In 2017, Contura Energy Inc. exited the region, selling two mines to Blackjewel LLC, a closely held venture led by a Virginia-based mining executive.
Peabody Energy Corp. , the region’s largest miner, has sought to relinquish Powder River Basin acreage, a move that moderates its exposure to the market for thermal coal, used in power plants. It recently bought a mine in Alabama that offers metallurgical coal, a type used in steelmaking.
The region remains a core area for Peabody, as it offers coal that is among the most competitive with natural gas, a spokesman for the company said. But the miner has focused the vast majority of its investments on seaborne metallurgical-coal resources, he said. The spokesman described the relinquishment as trivial.
The basin’s weakened status reflects the success of hydraulic fracturing, or fracking, which uses a mixture of sand, water and chemicals to fracture underground rock formations and release the oil and gas trapped inside. Fracking has opened up new supplies of cleaner-burning natural gas and helped push prices lower. Utility operators, which are among the industry’s largest customers, are increasingly opting to fire up plants with lower carbon-emitting sources of energy than coal.
Between 2007 and 2017, the number of coal-fired generators in the U.S. fell 36% to 941, according to the Energy Information Administration. The decline removed about 55 gigawatts of coal-generated power from the U.S. market, roughly enough electricity to power 46 million homes annually.
New natural-gas-fired power plants are expected to help offset the decline in coal-fired electric-generating capacity.
“I don’t think any utility in North America is going to consider building coal as a new venture,” said Todd Williams, a partner at energy consulting firm ScottMadden.
Powder River Basin mines face another challenge: Although they are highly productive and cost less than rivals to operate, geography prevents the coal from being transported economically to port terminals on the Eastern Seaboard for export. Also, shipping the coal to the Gulf Coast isn’t as efficient as sending it out from facilities in California, according to analysts and the National Coal Coalition. U.S. producers with thermal mines closer to eastern and southern ports, such as Arch Coal Inc., have been able to lift results by selling coal abroad.

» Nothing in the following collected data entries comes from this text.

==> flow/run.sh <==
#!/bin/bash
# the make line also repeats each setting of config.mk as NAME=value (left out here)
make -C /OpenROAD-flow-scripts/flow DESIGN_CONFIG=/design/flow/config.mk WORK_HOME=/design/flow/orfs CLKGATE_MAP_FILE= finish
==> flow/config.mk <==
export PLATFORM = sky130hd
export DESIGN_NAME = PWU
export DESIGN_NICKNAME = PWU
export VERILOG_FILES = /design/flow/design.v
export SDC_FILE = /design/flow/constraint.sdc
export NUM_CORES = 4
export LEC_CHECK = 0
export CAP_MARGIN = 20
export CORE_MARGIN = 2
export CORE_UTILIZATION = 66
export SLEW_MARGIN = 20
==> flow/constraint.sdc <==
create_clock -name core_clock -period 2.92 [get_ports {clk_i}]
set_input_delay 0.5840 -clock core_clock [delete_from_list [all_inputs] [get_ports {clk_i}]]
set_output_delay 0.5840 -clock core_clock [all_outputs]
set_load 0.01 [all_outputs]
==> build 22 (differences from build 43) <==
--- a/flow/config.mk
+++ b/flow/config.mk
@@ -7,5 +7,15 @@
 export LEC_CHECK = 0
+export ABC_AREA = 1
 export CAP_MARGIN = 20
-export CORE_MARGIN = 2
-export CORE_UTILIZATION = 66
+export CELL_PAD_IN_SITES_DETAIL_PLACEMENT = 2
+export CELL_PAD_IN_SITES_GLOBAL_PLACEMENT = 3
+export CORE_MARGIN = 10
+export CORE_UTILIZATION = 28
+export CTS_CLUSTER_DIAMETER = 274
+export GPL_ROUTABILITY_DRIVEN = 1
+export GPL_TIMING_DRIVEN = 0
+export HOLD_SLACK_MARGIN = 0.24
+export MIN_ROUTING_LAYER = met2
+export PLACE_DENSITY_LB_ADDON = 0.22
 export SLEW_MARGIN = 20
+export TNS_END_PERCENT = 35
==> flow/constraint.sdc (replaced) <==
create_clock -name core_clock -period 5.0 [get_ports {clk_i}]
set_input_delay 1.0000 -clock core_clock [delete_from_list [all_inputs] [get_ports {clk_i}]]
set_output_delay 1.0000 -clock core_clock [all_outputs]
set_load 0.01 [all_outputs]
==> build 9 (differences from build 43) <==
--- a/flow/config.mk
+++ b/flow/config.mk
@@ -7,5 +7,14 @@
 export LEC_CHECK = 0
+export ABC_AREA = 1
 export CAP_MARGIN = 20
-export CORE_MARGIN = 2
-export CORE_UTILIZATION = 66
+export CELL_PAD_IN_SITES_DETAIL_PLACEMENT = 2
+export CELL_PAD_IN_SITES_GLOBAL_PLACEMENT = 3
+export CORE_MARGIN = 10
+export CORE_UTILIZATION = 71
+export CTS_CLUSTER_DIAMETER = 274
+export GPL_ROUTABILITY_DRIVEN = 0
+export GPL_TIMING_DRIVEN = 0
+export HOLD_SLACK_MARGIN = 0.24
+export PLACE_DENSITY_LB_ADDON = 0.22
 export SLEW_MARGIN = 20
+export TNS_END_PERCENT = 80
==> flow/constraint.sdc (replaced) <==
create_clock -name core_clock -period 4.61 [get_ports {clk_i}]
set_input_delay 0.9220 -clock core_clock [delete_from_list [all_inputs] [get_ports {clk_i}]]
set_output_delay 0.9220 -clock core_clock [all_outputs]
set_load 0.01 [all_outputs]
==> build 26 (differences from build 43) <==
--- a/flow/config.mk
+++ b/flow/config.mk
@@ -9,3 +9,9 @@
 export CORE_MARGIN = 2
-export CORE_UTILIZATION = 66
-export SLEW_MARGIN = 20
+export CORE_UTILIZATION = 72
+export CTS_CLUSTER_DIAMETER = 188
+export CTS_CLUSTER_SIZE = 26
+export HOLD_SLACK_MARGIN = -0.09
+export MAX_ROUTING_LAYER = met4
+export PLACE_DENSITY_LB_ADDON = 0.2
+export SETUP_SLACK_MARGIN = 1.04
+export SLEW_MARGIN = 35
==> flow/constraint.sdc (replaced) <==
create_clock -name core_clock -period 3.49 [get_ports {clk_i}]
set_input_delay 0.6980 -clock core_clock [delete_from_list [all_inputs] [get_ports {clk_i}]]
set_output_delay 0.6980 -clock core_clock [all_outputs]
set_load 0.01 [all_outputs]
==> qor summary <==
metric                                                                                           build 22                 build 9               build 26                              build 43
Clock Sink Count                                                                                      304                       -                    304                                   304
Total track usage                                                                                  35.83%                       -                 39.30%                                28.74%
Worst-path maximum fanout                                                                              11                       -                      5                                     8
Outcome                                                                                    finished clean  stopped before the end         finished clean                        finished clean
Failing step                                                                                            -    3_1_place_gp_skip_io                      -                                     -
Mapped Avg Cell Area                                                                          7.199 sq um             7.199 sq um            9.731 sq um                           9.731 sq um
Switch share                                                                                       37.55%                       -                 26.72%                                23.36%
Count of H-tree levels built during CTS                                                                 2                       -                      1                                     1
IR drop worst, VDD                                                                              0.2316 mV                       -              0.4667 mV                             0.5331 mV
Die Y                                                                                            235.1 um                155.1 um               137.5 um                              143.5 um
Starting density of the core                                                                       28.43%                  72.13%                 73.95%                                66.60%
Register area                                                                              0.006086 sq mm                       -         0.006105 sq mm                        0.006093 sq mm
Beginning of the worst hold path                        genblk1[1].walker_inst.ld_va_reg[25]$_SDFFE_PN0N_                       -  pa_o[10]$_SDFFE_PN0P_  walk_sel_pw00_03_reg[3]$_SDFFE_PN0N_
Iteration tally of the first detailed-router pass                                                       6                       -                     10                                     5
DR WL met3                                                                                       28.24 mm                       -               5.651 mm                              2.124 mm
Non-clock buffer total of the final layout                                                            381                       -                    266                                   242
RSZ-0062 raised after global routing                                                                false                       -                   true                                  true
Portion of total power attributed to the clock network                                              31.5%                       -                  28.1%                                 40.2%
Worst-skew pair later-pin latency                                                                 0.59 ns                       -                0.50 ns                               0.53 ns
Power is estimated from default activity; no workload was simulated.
==> flow/design.v (excerpt) <==
module top_nexys_a7 (
    input logic clock,       
    input logic reset,
    input logic hx711_data_in,
    output logic hx711_sclk_out,
    output logic [5:0] states_led,
    output logic [7:0] DDP,
    output logic [7:0] AN
);
export LEC_CHECK = 0
export ABC_AREA = 1
export CAP_MARGIN = 0
export CORE_MARGIN = 2
export CORE_UTILIZATION = 72
export CTS_CLUSTER_DIAMETER = 141
export PLACE_DENSITY = 0.65
export SLEW_MARGIN = 20
create_clock -name core_clock -period 19.1 [get_ports {clock}]
run.sh (not shown) runs the stock make flow with config.mk's settings and CLKGATE_MAP_FILE=.
The first run finished but fails on negative setup slack.
Then changed:
- ABC_AREA: 1 -> not set
- CTS_CLUSTER_DIAMETER: 141 -> 381
- PLACE_DENSITY: 0.65 -> not set
- SETUP_SLACK_MARGIN: not set -> 2.16
- clock period: 19.1 -> 15.0 ns (I/O delays scaled with it)
Now the flow stopped in 5_1_grt on GRT-0232. Synthesized area climbs by 1.8%. Die area climbs by 1.8%. Synthesized cell count drops by 20%.
Then changed:
- CAP_MARGIN: 0 -> 30
- CTS_CLUSTER_DIAMETER: 381 -> not set
- PLACE_DENSITY: not set -> 0.63
- SETUP_SLACK_MARGIN: 2.16 -> -2.0
- clock period: 15.0 -> 21.7 ns (I/O delays scaled with it)
- The changed run stopped in 5_1_grt (ODB-0269)
- area after synthesis is unchanged
- die size is unchanged
- synthesized cell count is unchanged

========
Starting RTL as in the previous note.
make LEC_CHECK=0 CAP_MARGIN=20 CELL_PAD_IN_SITES_DETAIL_PLACEMENT=0 CORE_MARGIN=2 CORE_UTILIZATION=44 GPL_ROUTABILITY_DRIVEN=0 GPL_TIMING_DRIVEN=0 MAX_ROUTING_LAYER=met5 PLACE_DENSITY=0.4 SETUP_SLACK_MARGIN=0.92 SLEW_MARGIN=20 finish   # period 22.7 ns
The baseline completed, yet does not pass: negative setup slack.
Edit:
CELL_PAD_IN_SITES_DETAIL_PLACEMENT = unset   (was 0)
CORE_UTILIZATION = 40   (was 44)
GPL_ROUTABILITY_DRIVEN = unset   (was 0)
GPL_TIMING_DRIVEN = unset   (was 0)
MAX_ROUTING_LAYER = unset   (was met5)
PLACE_DENSITY = unset   (was 0.4)
SETUP_SLACK_MARGIN = unset   (was 0.92)
clock period = 40.0 ns   (was 22.7 ns; I/O delays follow)
Effect: With this change the flow ran to the end with no violations; wire length goes down by about 13%; first-iteration DRC count is higher by 5.2%; final cell count came out lower by about 4%; synthesized area does not change; global-route usage decreases by 4.8 points; power shrinks by about 46%; count of clock-buffer cells in the layout shrinks by 8; hold slack gets better by 57 ps; design area is lower by about 9%; setup slack is better by 8900 ps; register-to-register slack is better by 17000 ps.
Edit:
ABC_AREA = 1   (was unset)
CORE_UTILIZATION = 72   (was 40)
CTS_CLUSTER_DIAMETER = 269   (was unset)
PLACE_DENSITY_LB_ADDON = 0.2   (was unset)
TNS_END_PERCENT = 5   (was unset)
clock period = 19.1 ns   (was 40.0 ns; I/O delays follow)
What happened: The changed run finished but fails on negative setup slack. Routed wire length climbs by about 22%. Power came out higher by 110%. Final area rose by about 4%. Non-clock buffer count goes up by 229. Hold slack is better by 20 ps. Global-route usage is higher by 16 points. Sequential cell count is unchanged. Via count went up by about 22%.
Edit:
ABC_AREA = unset   (was 1)
CORE_UTILIZATION = 40   (was 72)
CTS_CLUSTER_DIAMETER = unset   (was 269)
PLACE_DENSITY_LB_ADDON = unset   (was 0.2)
TNS_END_PERCENT = unset   (was 5)
clock period = 34.4 ns   (was 19.1 ns; I/O delays follow)
Result: This time the run passed the timing, DRC and antenna checks. Global-route usage fell by 16 points. Setup slack gets better by 3800 ps. Area after synthesis rises by 1.8%. Cell area came out lower by 3.6%. Worst hold slack gets worse by 29 ps. Via count decreases by 18%.
Edit:
ABC_AREA = 1   (was unset)
CORE_UTILIZATION = 72   (was 40)
CTS_CLUSTER_SIZE = 74   (was unset)
PLACE_DENSITY = 0.36   (was unset)
SETUP_SLACK_MARGIN = 5.0   (was unset)
clock period = 19.3 ns   (was 34.4 ns; I/O delays follow)
=> The changed run finished but failed the layout checks on negative setup slack. Via count climbs by about 20%. Setup slack is worse by 3300 ps. Count of clock-buffer cells in the layout fell by 6. Power came out higher by about 80%.
Edit:
ABC_AREA = unset   (was 1)
CORE_UTILIZATION = 66   (was 72)
CTS_CLUSTER_SIZE = unset   (was 74)
PLACE_DENSITY = unset   (was 0.36)
clock period = 26.7 ns   (was 19.3 ns; I/O delays follow)
=> The changed run completed with no timing, DRC or antenna violations. Via count goes down by 11%. Synthesized cell count goes down by about 20%. Power goes down by about 27%.

========
== lagoon ==
Starting RTL as in the previous note.
clock: 19.1 ns
lec_check: 0
abc_area: 1
cap_margin: 20
core_margin: 2
core_utilization: 72
cts_cluster_diameter: 400
cts_cluster_size: 10
place_density: 0.87
setup_slack_margin: -0.36
slew_margin: 20
From the logs: lagoon reached the end of the flow and failed the layout checks with negative setup slack.
File: run.sh
#!/bin/bash
# the make line also repeats each setting of config.mk as NAME=value (left out here)
make -C /OpenROAD-flow-scripts/flow DESIGN_CONFIG=/design/flow/config.mk WORK_HOME=/design/flow/orfs CLKGATE_MAP_FILE= finish
File: config.mk
export PLATFORM = sky130hd
export DESIGN_NAME = cpu
export DESIGN_NICKNAME = cpu
export VERILOG_FILES = /design/flow/design.v
export SDC_FILE = /design/flow/constraint.sdc
export NUM_CORES = 4
export LEC_CHECK = 0
export CAP_MARGIN = 25
export CORE_MARGIN = 2
export CORE_UTILIZATION = 68
export CTS_CLUSTER_DIAMETER = 250
export MIN_ROUTING_LAYER = met1
export PLACE_DENSITY_LB_ADDON = 0.17
export SLEW_MARGIN = 5
File: constraint.sdc
create_clock -name core_clock -period 12.2 [get_ports {clk}]
set_input_delay 2.4400 -clock core_clock [delete_from_list [all_inputs] [get_ports {clk}]]
set_output_delay 2.4400 -clock core_clock [all_outputs]
set_load 0.01 [all_outputs]
## run 1
// bitcruncher_dp
module bitcruncher_dp(
    input         clk,
    input         rst_n,
    input  [21:0] ctrl,             
    input  [15:0] MBR_in_memory,
    output [7:0]  MAR_out_memory,
    output [15:0] MBR_out_memory,
    output [7:0]  IR_out,
    output [3:0]  ALUflags
    );
Size in the first run: ~91 flip-flops, roughly 76 I/O pins, about 0.023 mm2 of cells after synthesis.
export LEC_CHECK = 0
export CAP_MARGIN = 40
export CORE_MARGIN = 2
export CORE_UTILIZATION = 71
export CTS_CLUSTER_DIAMETER = 27
export CTS_CLUSTER_SIZE = 39
export GPL_ROUTABILITY_DRIVEN = 1
export MAX_ROUTING_LAYER = met4
export SETUP_SLACK_MARGIN = 2.29
export SLEW_MARGIN = 20
export TNS_END_PERCENT = 75
create_clock -name core_clock -period 27.1 [get_ports {clk}]
run.sh (not shown) runs the stock make flow with config.mk's settings and CLKGATE_MAP_FILE=.
global routing (5_1_grt): run 1 exited with error
Input-level comparison between run 2 and run 1:
# run 1
export LEC_CHECK = 0
export CAP_MARGIN = 40
export CORE_MARGIN = 2
export CORE_UTILIZATION = 71
export CTS_CLUSTER_DIAMETER = 27
export CTS_CLUSTER_SIZE = 39
export GPL_ROUTABILITY_DRIVEN = 1
export MAX_ROUTING_LAYER = met4
export SETUP_SLACK_MARGIN = 2.29
export SLEW_MARGIN = 20
export TNS_END_PERCENT = 75
create_clock -name core_clock -period 27.1 [get_ports {clk}]
# run 2
export LEC_CHECK = 0
export ABC_AREA = 1
export CAP_MARGIN = 40
export CORE_ASPECT_RATIO = 0.5
export CORE_MARGIN = 2
export CORE_UTILIZATION = 21
export CTS_CLUSTER_DIAMETER = 101
export CTS_CLUSTER_SIZE = 95
export GPL_ROUTABILITY_DRIVEN = 0
export HOLD_SLACK_MARGIN = 0.28
export PLACE_DENSITY = 0.79
export SLEW_MARGIN = 5
export TNS_END_PERCENT = 10
create_clock -name core_clock -period 27.1 [get_ports {clk}]
Findings:
Run 2 completed every stage of the flow, and the final layout passed the timing, DRC and antenna checks.
For die area, dividing the value from run 1 by the value from run 2 gives 0.29.
[compare] base=run 1 new=run 2: placeable core area shows an increase of about 260%, number of setup buffers added after CTS shows a reduction of 102, net count of the mapped netlist shows an increase of 512, cell count in the Yosys report shows an increase of 512.
The run showing the smaller x dimension of the die is run 1.
On number of standard cells after synthesis, the higher figure sits with run 2, not run 1.
Netlist area before placement, run 1 and run 2: lower on run 1
Relative to run 1, the area fraction in xor and xnor cells of run 2 is higher by 0.66 points.
[inputs] run 3 vs run 2
# run 2
export LEC_CHECK = 0
export ABC_AREA = 1
export CAP_MARGIN = 40
export CORE_ASPECT_RATIO = 0.5
export CORE_MARGIN = 2
export CORE_UTILIZATION = 21
export CTS_CLUSTER_DIAMETER = 101
export CTS_CLUSTER_SIZE = 95
export GPL_ROUTABILITY_DRIVEN = 0
export HOLD_SLACK_MARGIN = 0.28
export PLACE_DENSITY = 0.79
export SLEW_MARGIN = 5
export TNS_END_PERCENT = 10
create_clock -name core_clock -period 27.1 [get_ports {clk}]
# run 3
export LEC_CHECK = 0
export CAP_MARGIN = 40
export CORE_MARGIN = 2
export CORE_UTILIZATION = 68
export CTS_CLUSTER_DIAMETER = 27
export CTS_CLUSTER_SIZE = 24
export GPL_ROUTABILITY_DRIVEN = 1
export MAX_ROUTING_LAYER = met4
export SETUP_SLACK_MARGIN = 2.29
export SLEW_MARGIN = 20
export TNS_END_PERCENT = 75
create_clock -name core_clock -period 27.1 [get_ports {clk}]
==> results <==
- Run 2 vs run 3, slowest cell on the critical path: sky130_fd_sc_hd__dfrtp_1 vs sky130_fd_sc_hd__a2111oi_4
- Run 2 has completed all stages; timing, DRC and antenna checks passed.
- What the final checks of run 3 revealed, after a flow that finished every stage, was a layout that fails on negative setup slack.
- Diff run 2 -> run 3: register area share after synthesis went up 0.43 points; core utilization went up 60 points; post-CTS setup buffer count went up 97.
- Setup slack after layout delta for run 3 relative to run 2: 3.38 ns lower
- Run 3 against run 2: floorplan net count went down by about 13%; total vias in the final route grew by about 14%; design area +4.2%.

There is also limited port capacity to send thermal coal abroad from the West Coast in the U.S. and Canada, and proposals for new export terminals in Longview, Wash., and Oakland, Calif., have faced political opposition and legal challenges.
In the short term, rising prices for natural gas could make coal from the Powder River Basin more competitive. Thermal-coal stockpiles at utilities have also fallen, generating a potential buying cycle, and analysts expect fewer coal-powered facilities to close in 2019 than in 2018.
“Nothing has hit us as hard as the last few years, just with the closing of the power plants,” said Stacey Moeller, a 59-year-old shovel operator for Peabody currently on short-term leave from the company.
Younger co-workers need to think about alternative plans, she said. “It’s a great job, but if you don’t have a market for your production, you’re not going to last.”